Speeches and Statements
Look at Texas Medical Schools
Thursday, March 15, 2007
There’s little debate that Texas needs more places to train doctors and nurses. The Code Red Report – an exhaustive and enlightening study of the state’s health care issues that was published by the UT System – lists this shortage of schools as one of our state’s primary healthcare challenges.
But Texas is big enough that its undeniable statewide healthcare needs can evaporate in the heat of inter-regional economic development politics. And, no doubt, new medical facilities will be a tremendous boon wherever they end up. What the state doesn’t have is an unvarnished look at what Texans truly need and where they need it.
Senate Bill 1919 would have created a commission to study how medical education resources have been allocated and distributed across Texas – and how much more we need to be doing. This bill was amended onto another one during the legislative session in 2007, but was ultimately vetoed by the Governor.
The commission would have consisted of appointees from each of the state’s major medical programs – the University of Texas System, the Texas A&M University System, the Texas Tech University System, the University of North Texas System, and the Baylor College of Medicine. The Governor, Lieutenant Governor, Speaker of the House, and Texas Higher Education Coordinating Board also would have appointed members.
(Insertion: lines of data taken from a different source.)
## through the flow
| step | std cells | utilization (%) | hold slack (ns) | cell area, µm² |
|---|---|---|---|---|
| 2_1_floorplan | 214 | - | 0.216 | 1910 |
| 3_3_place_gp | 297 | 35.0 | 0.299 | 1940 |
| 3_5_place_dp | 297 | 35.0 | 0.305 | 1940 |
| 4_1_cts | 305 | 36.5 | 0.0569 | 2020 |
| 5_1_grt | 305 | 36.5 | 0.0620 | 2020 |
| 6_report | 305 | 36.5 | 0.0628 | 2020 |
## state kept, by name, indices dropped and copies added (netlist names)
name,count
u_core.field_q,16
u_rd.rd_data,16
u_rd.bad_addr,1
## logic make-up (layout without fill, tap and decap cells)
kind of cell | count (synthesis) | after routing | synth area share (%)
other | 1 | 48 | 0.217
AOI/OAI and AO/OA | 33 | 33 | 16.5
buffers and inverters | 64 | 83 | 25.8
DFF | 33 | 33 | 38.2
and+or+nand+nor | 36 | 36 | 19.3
[config.mk]
export PLATFORM = sky130hd
export DESIGN_NAME = pcie_rx_router
export DESIGN_NICKNAME = d
export VERILOG_FILES = /design/src/rtl/rxr_pkg.sv /design/src/rtl/rxr_win_match.sv /design/src/rtl/rxr_hdr_decode.sv /design/src/rtl/rxr_route_ctrl.sv /design/src/rtl/pcie_rx_router.sv
export SDC_FILE = /design/constraint.sdc
export NUM_CORES = 1
export LEC_CHECK = 0
export BUFFER_PORTS_ARGS = -buffer_cell sky130_fd_sc_hd__buf_2
export CORE_AREA = 2 2 266 268
export DETAILED_ROUTE_END_ITERATION = 8
export DIE_AREA = 0 0 268 270
export MAX_ROUTING_LAYER = met4
export PLACE_DENSITY_LB_ADDON = 0.1
export RECOVER_POWER = 100
export SLEW_MARGIN = 5
export SYNTH_ARGS = -nofsm -noshare
export SYNTH_HDL_FRONTEND = slang
export SYNTH_SLANG_ARGS = --single-unit
[constraint.sdc]
create_clock -name clk -period 4.13 [get_ports clk]
set_clock_uncertainty 0.2 [all_clocks]
set_input_delay 0.826 -clock clk [delete_from_list [all_inputs] [get_ports clk]]
set_output_delay 0.826 -clock clk [all_outputs]
set_load 0.02 [all_outputs]
[src/rtl/rxr_pkg.sv]
package rxr_pkg;
  localparam int HDR_W  = 128;
  localparam int ADDR_W = 64;

  typedef enum logic [1:0] {
    RT_APP = 2'd0,
    RT_CFG = 2'd1,
    RT_MSG = 2'd2,
    RT_UR  = 2'd3
  } route_e;

  localparam logic [4:0] TY_MEM  = 5'b00000;
  localparam logic [4:0] TY_IO   = 5'b00010;
  localparam logic [4:0] TY_CFG0 = 5'b00100;
  localparam logic [4:0] TY_CFG1 = 5'b00101;

  function automatic logic ty_is_msg(input logic [4:0] t);
    return t[4:3] == 2'b10;
  endfunction

  function automatic logic ty_is_cpl(input logic [4:0] t);
    return t[4:1] == 4'b0101;
  endfunction

  function automatic logic code_vendor(input logic [7:0] c);
    return c[7:1] == 7'h3F;
  endfunction

  function automatic logic code_power(input logic [7:0] c);
    return (c == 8'h14) || (c == 8'h18) || (c == 8'h19) ||
           (c == 8'h1B) || (c == 8'h50);
  endfunction

  function automatic logic code_rp_only(input logic [7:0] c);
    return (c[7:3] == 5'b00100) || (c == 8'h30) || (c == 8'h31) || (c == 8'h33);
  endfunction

  function automatic logic code_ep_only(input logic [7:0] c);
    return c == 8'h00;
  endfunction

  function automatic logic [ADDR_W-1:0] req_addr(input logic four_dw,
                                                 input logic [31:0] dw2,
                                                 input logic [31:0] dw3);
    logic [ADDR_W-1:0] a;
    if (four_dw) a = {dw2, dw3[31:2], 2'b00};
    else         a = {32'h0, dw2[31:2], 2'b00};
    return a;
  endfunction
endpackage

[src/rtl/rxr_win_match.sv]
module rxr_win_match #(
  parameter int NUM_WIN = 3,
  parameter int AW      = 64
) (
  input  logic [AW-1:0]         addr,
  input  logic                  io_space,
  input  logic [NUM_WIN*AW-1:0] base,
  input  logic [NUM_WIN*AW-1:0] mask,
  input  logic [NUM_WIN-1:0]    en,
  input  logic [NUM_WIN-1:0]    is_io,
  output logic                  hit
);
  logic [NUM_WIN-1:0] hit_vec;

  generate
    for (genvar g = 0; g < NUM_WIN; g++) begin : g_win
      logic [AW-1:0] b;
      logic [AW-1:0] m;
      assign b = base[g*AW +: AW];
      assign m = mask[g*AW +: AW];
      assign hit_vec[g] = en[g] && (is_io[g] == io_space) && ((addr & m) == (b & m));
    end
  endgenerate

  assign hit = |hit_vec;
endmodule

[src/rtl/rxr_hdr_decode.sv]
module rxr_hdr_decode
  import rxr_pkg::*;
(
  input  logic [1:0] fmt,
  input  logic [4:0] typ,
  input  logic [7:0] msg_code,
  input  logic       addr_hi_zero,
  input  logic       rp_mode,
  input  logic       win_hit,
  output route_e     route,
  output logic       nonposted
);
  logic is_mem, is_io, is_cfg0, is_cfg1, is_msg, is_cpl;
  logic low_4dw;

  assign is_mem  = typ == TY_MEM;
  assign is_io   = typ == TY_IO;
  assign is_cfg0 = typ == TY_CFG0;
  assign is_cfg1 = typ == TY_CFG1;
  assign is_msg  = ty_is_msg(typ);
  assign is_cpl  = ty_is_cpl(typ);
  assign low_4dw = is_mem && fmt[0] && addr_hi_zero;

  always_comb begin
    route = RT_UR;
    if (is_mem) begin
      if (!low_4dw && win_hit) route = RT_APP;
    end else if (is_io) begin
      if (win_hit) route = RT_APP;
    end else if (is_cfg0) begin
      if (!rp_mode) route = RT_CFG;
    end else if (is_cfg1) begin
      route = RT_UR;
    end else if (is_msg) begin
      if (code_vendor(msg_code))                        route = RT_APP;
      else if (code_power(msg_code))                    route = RT_MSG;
      else if (rp_mode && code_rp_only(msg_code))       route = RT_MSG;
      else if (!rp_mode && code_ep_only(msg_code))      route = RT_MSG;
    end else if (is_cpl) begin
      route = RT_APP;
    end
  end

  assign nonposted = !(is_mem && fmt[1]) && !is_msg;

  always_comb begin
    if (low_4dw) a_r3_low_4dw_refused: assert (route == RT_UR);
  end
endmodule
`src/rtl/intr_bcast_pkg.sv`:
```
package intr_bcast_pkg;

    // Sequencer states of the broadcast writer.
    typedef enum logic [1:0] {
        ST_IDLE = 2'd0,
        ST_REQ  = 2'd1,
        ST_DATA = 2'd2
    } ib_state_e;

endpackage

```
`src/rtl/ibw_level_merge.sv`:
```
// Combines the pending entry with a new request: valid if either is valid,
// level is the higher of the valid ones.
module ibw_level_merge #(
    parameter int LVL_W = 5
) (
    input  logic             a_v_i,
    input  logic [LVL_W-1:0] a_lvl_i,
    input  logic             b_v_i,
    input  logic [LVL_W-1:0] b_lvl_i,
    output logic             any_v_o,
    output logic [LVL_W-1:0] lvl_o
);
    always_comb begin
        any_v_o = a_v_i | b_v_i;
        if (a_v_i && b_v_i) begin
            lvl_o = (a_lvl_i > b_lvl_i) ? a_lvl_i : b_lvl_i;
        end else if (a_v_i) begin
            lvl_o = a_lvl_i;
        end else if (b_v_i) begin
            lvl_o = b_lvl_i;
        end else begin
            lvl_o = '0;
        end
    end
endmodule

```
`src/rtl/ibw_word_pack.sv`:
```
// Packs mask (low bits) and level (just above) into the write data word.
module ibw_word_pack #(
    parameter int MASK_W = 16,
    parameter int LVL_W  = 5,
    parameter int DATA_W = 64
) (
    input  logic [MASK_W-1:0] mask_i,
    input  logic [LVL_W-1:0]  lvl_i,
    output logic [DATA_W-1:0] word_o
);
    localparam int USED_W = MASK_W + LVL_W;

    generate
        if (DATA_W > USED_W) begin : g_pad
            assign word_o = {{(DATA_W - USED_W){1'b0}}, lvl_i, mask_i};
        end else begin : g_exact
            assign word_o = {lvl_i, mask_i};
        end
    endgenerate
endmodule

```
`src/rtl/ibw_addr_gen.sv`:
```
// Broadcast register address: base plus node number times register stride.
module ibw_addr_gen #(
    parameter int                ADDR_W      = 40,
    parameter int                NODE_W      = 4,
    parameter int                STRIDE_LG2  = 6,
    parameter logic [ADDR_W-1:0] BASE_ADDR   = 40'hFF_8800_0000
) (
    input  logic [NODE_W-1:0] node_i,
    output logic [ADDR_W-1:0] addr_o
);
    logic [ADDR_W-1:0] offset;

    assign offset = ADDR_W'(node_i) << STRIDE_LG2;
    assign addr_o = BASE_ADDR + offset;
endmodule

```
`src/rtl/intr_bcast_writer.sv`:
```
module intr_bcast_writer
    import intr_bcast_pkg::*;
#(
    parameter int                MASK_W     = 16,
    parameter int                LVL_W      = 5,
    parameter int                DATA_W     = 64,
    parameter int                ADDR_W     = 40,
    parameter int                NODE_W     = 4,
    parameter int                STRIDE_LG2 = 6,
    parameter logic [ADDR_W-1:0] BASE_ADDR  = 40'hFF_8800_0000
) (
    input  logic              clk,
    input  logic              rst_n,
    input  logic              irq_valid_i,
    input  logic [LVL_W-1:0]  irq_level_i,
    input  logic              mask_we_i,
    input  logic [MASK_W-1:0] mask_wdata_i,
    input  logic [NODE_W-1:0] node_id_i,
    output logic              bus_req_o,
    input  logic              bus_gnt_i,
    output logic              csr_valid_o,
    output logic [ADDR_W-1:0] csr_addr_o,
    output logic [DATA_W-1:0] csr_data_o,
    output logic              drop_o
);

    typedef struct packed {
        ib_state_e         state;
        logic [MASK_W-1:0] mask;
        logic              pend_v;
        logic [LVL_W-1:0]  pend_lvl;
        logic [DATA_W-1:0] word;
        logic              drop;
    } regs_t;

    regs_t r_q, r_d;

    logic              merged_v;
    logic [LVL_W-1:0]  merged_lvl;
    logic [DATA_W-1:0] packed_word;
    logic [ADDR_W-1:0] bcast_addr;

    // Pending entry merged with the incoming request.
    ibw_level_merge #(.LVL_W(LVL_W)) u_merge (
        .a_v_i   (r_q.pend_v),
        .a_lvl_i (r_q.pend_lvl),
        .b_v_i   (irq_valid_i),
        .b_lvl_i (irq_level_i),
        .any_v_o (merged_v),
        .lvl_o   (merged_lvl)
    );

    // Word formed from the mask as stored now (before any same-cycle write).
    ibw_word_pack #(.MASK_W(MASK_W), .LVL_W(LVL_W), .DATA_W(DATA_W)) u_pack (
        .mask_i (r_q.mask),
        .lvl_i  (merged_lvl),
        .word_o (packed_word)
    );

    ibw_addr_gen #(
        .ADDR_W     (ADDR_W),
        .NODE_W     (NODE_W),
        .STRIDE_LG2 (STRIDE_LG2),
        .BASE_ADDR  (BASE_ADDR)
    ) u_addr (
        .node_i (node_id_i),
        .addr_o (bcast_addr)
    );

    always_comb begin
        r_d      = r_q;
        r_d.drop = 1'b0;

        if (mask_we_i) begin
            r_d.mask = mask_wdata_i;
        end

        case (r_q.state)
            ST_REQ: begin
                // Bus busy with our own request: fold new arrivals into pending.
                if (irq_valid_i) begin
                    r_d.pend_v   = 1'b1;
                    r_d.pend_lvl = merged_lvl;
                end
                if (bus_gnt_i) begin
                    r_d.state = ST_DATA;
                end
            end
            ST_IDLE, ST_DATA: begin
                // Data cycle ends the write, so a new one may be launched here.
                r_d.state = ST_IDLE;
                if (merged_v) begin
                    r_d.pend_v = 1'b0;
                    if (r_q.mask == '0) begin
                        r_d.drop = 1'b1;
                    end else begin
                        r_d.state = ST_REQ;
                        r_d.word  = packed_word;
                    end
                end
            end
            default: begin
                r_d.state = ST_IDLE;
            end
        endcase
    end

    always_ff @(posedge clk or negedge rst_n) begin
        if (!rst_n) begin
            r_q <= '0;
        end else begin
            r_q <= r_d;
        end
    end

    assign bus_req_o   = (r_q.state == ST_REQ);
    assign csr_valid_o = (r_q.state == ST_DATA);
    assign csr_data_o  = csr_valid_o ? r_q.word : '0;
    assign csr_addr_o  = csr_valid_o ? bcast_addr : '0;
    assign drop_o      = r_q.drop;

endmodule

```
`config.mk`:
```
export PLATFORM = sky130hd
export DESIGN_NAME = intr_bcast_writer
export DESIGN_NICKNAME = d
export VERILOG_FILES = /design/src/rtl/intr_bcast_pkg.sv /design/src/rtl/ibw_level_merge.sv /design/src/rtl/ibw_word_pack.sv /design/src/rtl/ibw_addr_gen.sv /design/src/rtl/intr_bcast_writer.sv
export SDC_FILE = /design/constraint.sdc
export NUM_CORES = 1
export LEC_CHECK = 0
export BUFFER_PORTS_ARGS = -buffer_cell sky130_fd_sc_hd__buf_2
export CORE_MARGIN = 5
export CORE_UTILIZATION = 40
export DETAILED_ROUTE_END_ITERATION = 8
export MAX_ROUTING_LAYER = met4
export PLACE_DENSITY = 0.68
export SLEW_MARGIN = 20
export SYNTH_ARGS = -nofsm -noshare
export SYNTH_HDL_FRONTEND = slang
export SYNTH_SLANG_ARGS = --single-unit
```
`constraint.sdc`:
```
create_clock -name clk -period 1.94 [get_ports clk]
set_input_delay 0.194 -clock clk [delete_from_list [all_inputs] [get_ports clk]]
set_output_delay 0.194 -clock clk [all_outputs]
set_load 0.01 [all_outputs]
```
==> flow_summary.yaml <==
clock_tree:
  post_cts.repair.setup_buffers: 0
  path_clk_slew_ns: 0.09
  cts_buffers: 5
  clockBufferDepth: 2
  root_buffer: "clkbuf_8"
  cts_max_level: 2
  cts_tree: "built"
  clk-insertion-delay-late_ns: 0.31
  cts_sinks: 46
detailed_routing:
  via_count: 2153
  first_pass_iters: 4
  drt_iter0_drc: 219
  wl_per_cell_um: 14.3
  antenna_left: 0
  routed_wl_mm: 6.57
  routed_via_density: 4.69
  drcViolationCount: 0
timing:
  tns_ns: 0
  clock_skew_ns: 0.00932
  holdWs_ns: 0.104
  worst_slew_pin_slew_ns: 0.607
  finalMaxSlewViolations: 0
  slew_headroom_pct: 59.5
  fin_crit_ns: 1.88
  fin_crit_sh_pct: 97.0
  fmax_mhz: 532
  setup_viol: 0
  setup_slack_ns: 0.0589
  hold_violations: 0
  rsz0062_at_grt: "yes"
setup_path:
  end_kind: "flip-flop"
  cp-endpoint: "r_q[69]$_DFFE_PN0P_"
  cp-startpoint: "r_q[65]$_DFFE_PN0P_"
  arrival_ns: 2.05
  required_ns: 2.11
  r2r-start: "r_q[65]$_DFFE_PN0P_"
  rr_worst_depth: 7
  reg2reg_setup_slack_ns: 0.06
  crit_slowest_cell: "dfrtp_1"
  cp_max_fo: 5
  worstPathCellList: "inv_1 > ha_1 > nand2b_1 > a211oi_2 > buf_4 > o21a_1 > o311ai_0"
  critPathKind: "flip-flop to flip-flop"
  cpPeakStageDelay_ns: 0.42
  r2r_end: "r_q[69]$_DFFE_PN0P_"
  start_kind: "flip-flop"
floorplan:
  core_area_sq_um: 7290
  fp.dieArea_sq_um: 9390
  num_rows: 31
  die_y_um: 96.9
  die_x_um: 96.9
  initial_core_util_pct: 41.4
  ios: 137
logic_synthesis:
  async_reset_ff_share_pct: 100
  yosys_warnings: 0
  yosysUniqueCellTypes: 41
  ys_ff_latch: 46
  ys.flop_type: "dfrtp_1"
  yosysSeqAreaShare_pct: 38.1
  synthCells: 293
  post_synth.cell_area_avg_sq_um: 10.3
  syn_area_sq_um: 3020
  synth_edf_count: 0
finish:
  fin_nets: 394
  instances_no_fill: 459
  areaGrowthSynthToFinish_pct: 9.77
  n_antenna_cell: 0
  layout-drive-gt1-share_pct: 35.3
power_and_ir_drop:
  power_density_nw_per_um2: 1220
  leakagePower_uw: 0.00168
  peakVddDrop_v: 0.000514
  finalPower_uw: 4040
placed_design:
  dp.cells: 450
  port_buffers: 67
  dp_hpwl_mm: 5.01
  place_ws_ns: 0.0331
  gp_congestion: 0.868
grt:
  grt_max_degree: 28
  grt_pass1_vias: 2071
  grt_pass1_wl_mm: 10.7
  grt.total_usage_pct: 14.1
  antenna_found_initial: 0
  grt.overflow.total: 0
job:
  cap_violations: 0
run_status:
  status: "completed"
min_path:
  hold_path.class: "input port to flip-flop"
  hold_depth: 3
## layout by cell type, fill, tap and decap left out, drive strengths merged, types with 2 or more instances in the layout
master / instances
a221o: 3
nor3: 4
o2111ai: 5
nand3: 3
nor2b: 5
o311ai: 2
and2: 28
a31oi: 4
o21ai: 4
a2111oi: 6
a22o: 2
buf: 81
a21oi: 3
a21o: 2
nand2: 6
nor2: 12
nor4: 4
conb: 69
a211oi: 6
clkinv: 2
mux2: 30
ha: 5
dfrtp: 46
clkbuf: 5
o2bb2ai: 2
inv: 7
## final cells by class
type                       instances  area [sq um]
tap                               99           124
fill                             690          3980
timing repair buffer              82           463
clock inverter                     3          21.3
inverter                           7          26.3
multi-input combinational        217          1460
clock buffer                       5          68.8
sequential                        46          1150
## worst min-delay path by stage
stage	start	endpoint	slack [ns]
3_5_place_dp	rst_n	drop_o$_DFF_PN0_	0.21
4_1_cts	mask_wdata_i[2]	r_q[73]$_DFFE_PN0P_	0.09
3_3_place_gp	rst_n	r_q[69]$_DFFE_PN0P_	0.21
6_report	mask_wdata_i[2]	r_q[73]$_DFFE_PN0P_	0.10
2_1_floorplan	rst_n	drop_o$_DFF_PN0_	-0.10
5_1_grt	mask_wdata_i[14]	r_q[85]$_DFFE_PN0P_	0.11
## critical path: cells and delay by family, from the launching register on
| family | cells | cell delay, ns |
|---|---|---|
| AOI/OAI and AO/OA | 3 | 0.70 |
| DFF | 1 | 0.42 |
| adders and majority gates | 1 | 0.17 |
| buffers and inverters | 2 | 0.28 |
| and+or+nand+nor | 1 | 0.16 |
## layer usage
metal / global-route usage (%) / routed length [um] / up-vias
li1: - / - / 1013
met1: 18.9 / 2980 / 1014
met2: 20.5 / 2920 / 120
met3: 3.67 / 588 / 6
met4: 4.86 / 82 / 0
met5: - / 0 / -
## cells in the mapped netlist, types with 4 or more instances
cell type	number	area [sq um]
o2111ai_1	5	43.8
ha_1	5	62.6
clkbuf_1	8	30.0
mux2_2	18	203
nor2b_1	5	31.3
a31oi_1	4	25.0
and2_1	28	175
a2111oi_0	6	52.6
dfrtp_1	46	1150
o21ai_0	4	20.0
nor3_1	4	20.0
nor2_1	12	45.0
mux2_4	12	180
nor4_1	4	25.0
a211oi_1	5	37.5
nand2_1	6	22.5
buf_4	79	593
inv_1	7	26.3
## repair_timing
item | 4_1_cts | 5_1_grt
hold buffers | 1 | 0
endpoints found under the hold margin | 20 | 0
endpoints found under the setup margin | 0 | 4
resized for setup | 0 | 7
## power breakdown
part | switching [uW] | internal [uW] | total, uW
clock | 348 | 254 | 601
sequential | 226 | 1300 | 1530
combinational | 996 | 919 | 1920
total | 1570 | 2470 | 4040
## cell families (layout without fill, tap and decap cells)
logic type | after synthesis | count (layout) | share of synthesized area [%]
DFF | 46 | 46 | 38.1
buffers and inverters | 98 | 97 | 22.6
muxes | 30 | 30 | 12.7
and+or+nand+nor | 68 | 68 | 12.5
other | 1 | 69 | 0.124
AOI/OAI and AO/OA | 45 | 45 | 12.0
adders and majority gates | 5 | 5 | 2.07
## stage by stage
stage	util [%]	area, sq um
global placement	43.9	3200
detailed placement	43.9	3200
global route	45.5	3320
floorplan	-	3280
finish	45.5	3320
CTS	45.3	3300
## state kept, by name, summed over array words and instances, names as in the netlist
register,cells
drop_o,1
r_q,45
Note: power is estimated with default switching activity, not from simulation.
This distinguished group would have studied where and how the state has deployed its medical education resources. But it also would have attempted to nail down the need for a new medical school and other academic health programs, as well as the cost of creating them. And it would have tried to quantify the value of tying a medical school to a top-tier academic campus and studied the capacity of state institutions to take on a medical school or graduate medical education programs.
Texas needs something like this commission to remove the critical question of medical training from the unhealthy politics that keep us from answering it. We know that Texas needs to train more doctors and nurses, both for its people and its economy. It’s well past time that we got started.